Gevelsteen DE ROTTERDAMMER SCHUYT
Noordermarkt 21, Amsterdam
Ondanks naarstig speurwerk zijn van dit pand zelf weinig 17de- eeuwse papieren boven water gekomen maar uit diverse kwijtscheldingen van belendende panden is gebleken dat in 1678 Dirck Hendriksz, Rotterdammer schipper er woonde. Heeft hij, als reclame voor zijn bedrijf, personen-en goederenveer op Rotterdam, de gevelsteen laten aanbrengen?
Zekerheid hierover hebben we niet, pas bij een afhandeling van een boedelscheiding in 1730 wordt ons pand aangeduid als “waar de Rotterdammer Veerschuijt in de gevel staat”. Ook bij latere verkopingen wordt deze naam als adresaanduiding gebruikt.Het pand Noordermarkt 21 is een, vergeleken met de buurpanden, lage, vlakke halsgevel, met naast het drielichtkozijn op de bovenverdieping ovale, met beeldhouwwerk omringde raampjes, z.g. oeils des boeufs, bekroond door een halfrond, onversierd fronton.
Ets van Reinier Nooms uit 1652 – 1654. Het Rockin, mette Beurs, uit het derde deel van ‘Verscheijden Schepen en Gesichten van Amsterdam,
naer t leven afgetekent en opt Cooper gebracht, door Reinier Nooms, alias Zeeman’. © Rijksmuseum Amsterdam
De klauwstukken zijn met afhangend blad- en bloemmotief versierd. De gevelsteen onder het drielichtkozijn stelt een naar rechts zeilend beurtschip voor met z.g. hoognoktuig. De tekst op de onderrand DE ROTTERDAMMER SCHUYT maakt duidelijk dat het hier om een schip van het Rotterdammer veer gaat.
De schepen op Rotterdam vertrokken vanaf het Rokin, ter hoogte van de Nieuwezijds Kapel, waar ook de schepen op Delft, Gouda en Delft vertrokken. In de prentenreeks ‘Verscheijde Schepen en Gesichten van Amstelredam, naar t leven afgetekent en opt Cooper gebracht door Reinier Nooms, aalias Zeeman’, is als tweede prent in het derde deel een gezicht op het Rokin opgenomen. Aan de kade, links is nog net de ingang van de Nieuwezijds Kapel te zien, liggen een aantal schepen van het type dat op de gevelsteen is voorgesteld. Het schip op de gevelsteen is van het type smalschip, zo genoemd naar de wijdte, de smalte, van de sluis bij Gouda, 16 voet, breder mocht het schip niet zijn.

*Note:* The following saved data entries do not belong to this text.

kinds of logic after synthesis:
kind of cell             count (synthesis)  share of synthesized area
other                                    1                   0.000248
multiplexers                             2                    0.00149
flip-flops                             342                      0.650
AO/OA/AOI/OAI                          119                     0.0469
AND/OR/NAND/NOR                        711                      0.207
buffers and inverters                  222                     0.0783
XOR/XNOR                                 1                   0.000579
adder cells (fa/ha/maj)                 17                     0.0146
===== config.mk =====
export PLATFORM = sky130hd
export DESIGN_NAME = ebrc_bus_ctrl
export DESIGN_NICKNAME = d
export VERILOG_FILES = /design/src/ebrc_state_div.v /design/src/ebrc_queue_mem.v /design/src/ebrc_bus_ctrl.v
export VERILOG_INCLUDE_DIRS = /design/src
export SDC_FILE = /design/constraint.sdc
export NUM_CORES = 1
export LEC_CHECK = 0
export ABC_AREA = 1
export CELL_PAD_IN_SITES_DETAIL_PLACEMENT = 0
export CELL_PAD_IN_SITES_GLOBAL_PLACEMENT = 1
export CORE_UTILIZATION = 35
export CTS_CLUSTER_DIAMETER = 60
export DETAILED_ROUTE_END_ITERATION = 7
export DONT_BUFFER_PORTS = 1
export GPL_TIMING_DRIVEN = 0
export PLACE_DENSITY = 0.63
export SLEW_MARGIN = 20
export SYNTH_ARGS = -nofsm -noshare
export SYNTH_HDL_FRONTEND = slang
export SYNTH_SLANG_ARGS = --single-unit

===== constraint.sdc =====
create_clock -name clk -period 6.6 [get_ports clk]
set_clock_uncertainty 0.05 [all_clocks]
set_input_delay 1.32 -clock clk [delete_from_list [all_inputs] [get_ports clk]]
set_output_delay 1.32 -clock clk [all_outputs]
set_load 0.03 [all_outputs]

===== src/ebrc_map.vh =====
`ifndef EBRC_MAP_VH
`define EBRC_MAP_VH

// oscillator periods per state time
`define EBRC_OSC_PER_STATE 2'h2
// last state index of a bus cycle (three states)
`define EBRC_LAST_STATE 2'h2
// states in the reset sequence after release
`define EBRC_RESET_STATES 4'ha
// configuration byte and first opcode addresses
`define EBRC_CFG_ADDR 16'h2018
`define EBRC_BOOT_ADDR 16'h2080
// configuration byte fields and reset value
`define EBRC_CFG_BUS16_BIT 1
`define EBRC_CFG_WRSTB_BIT 2
`define EBRC_CFG_RST 8'h00
// prefetch queue
`define EBRC_Q_DEPTH 3'h4
`define EBRC_Q_AW 2
`define EBRC_Q_WORDS 4

`endif


===== src/ebrc_state_div.v =====
`timescale 1ns/1ps
`include "ebrc_map.vh"

module ebrc_state_div (
  input wire clk,
  input wire resetn,
  output reg state_end
);
  reg [1:0] osc_cnt;
  wire [1:0] last = `EBRC_OSC_PER_STATE - 2'h1;

  always @(posedge clk or negedge resetn) begin
    if (!resetn) begin
      osc_cnt <= 2'h0;
      state_end <= 1'b0;
    end else begin
      osc_cnt <= (osc_cnt == last) ? 2'h0 : osc_cnt + 2'h1;
      state_end <= (osc_cnt == last - 2'h1);
    end
  end
endmodule


===== src/ebrc_queue_mem.v =====
`timescale 1ns/1ps
`include "ebrc_map.vh"

module ebrc_queue_mem (
  input wire clk,
  input wire we,
  input wire [`EBRC_Q_AW-1:0] waddr,
  input wire [15:0] wdata,
  input wire [`EBRC_Q_AW-1:0] raddr,
  output reg [15:0] rdata
);
  reg [15:0] mem [0:`EBRC_Q_WORDS-1];

  always @(posedge clk) begin
    if (we) begin
      mem[waddr] <= wdata;
    end
    rdata <= mem[raddr];
  end
endmodule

Kennelijk heeft het reliëf jarenlang onder een dikke verflaag gezeten en was het onderschrift niet duidelijk leesbaar. Suasso (1875) noemt het schip een jol en leest de tekst als Embderscuit. Van Arkel en Weissman (1903) lezen de tekst als In het groote Marcktschip, welke tekst ook door de samenstellers van de Monumentenlijst wordt overgenomen. Alings (1949) vermeld het juiste onderschrift maar geeft als adres Noorderkerkstraat 27.
Omstreeks 1990 heeft de steen een schilderbeurt gehad, de tekst is duidelijk leesbaar geworden, maar details van het schip zijn onduidelijk. Zo zijn de voor dit type schip kenmerkende halfronde luiken over het vrachtgedeelte weggeschilderd.
De gevelsteen met zeilende schuit en ‘Haerlem en Amsterdam’. © Museum Rotterdam
In het depot van het Museum Rotterdam is zandstenen gevelsteen te vinden met een zeilende schuit en het opschrift ‘Haerlem en Amsterdam’. Deze steen verwijst naar de Rotterdamse evenknie van de Amsterdamse schuitdienst.
Deze gevelsteen, uit 1609, is afkomstig van het voormalig commissarishuisje van het Amsterdamse en Haarlemse veer aan de Binnenrotte. Het huisje stond tegen de oostzijde van de Grote Kerk aangebouwd en is in de 20e eeuw (vóór 1940) afgebroken.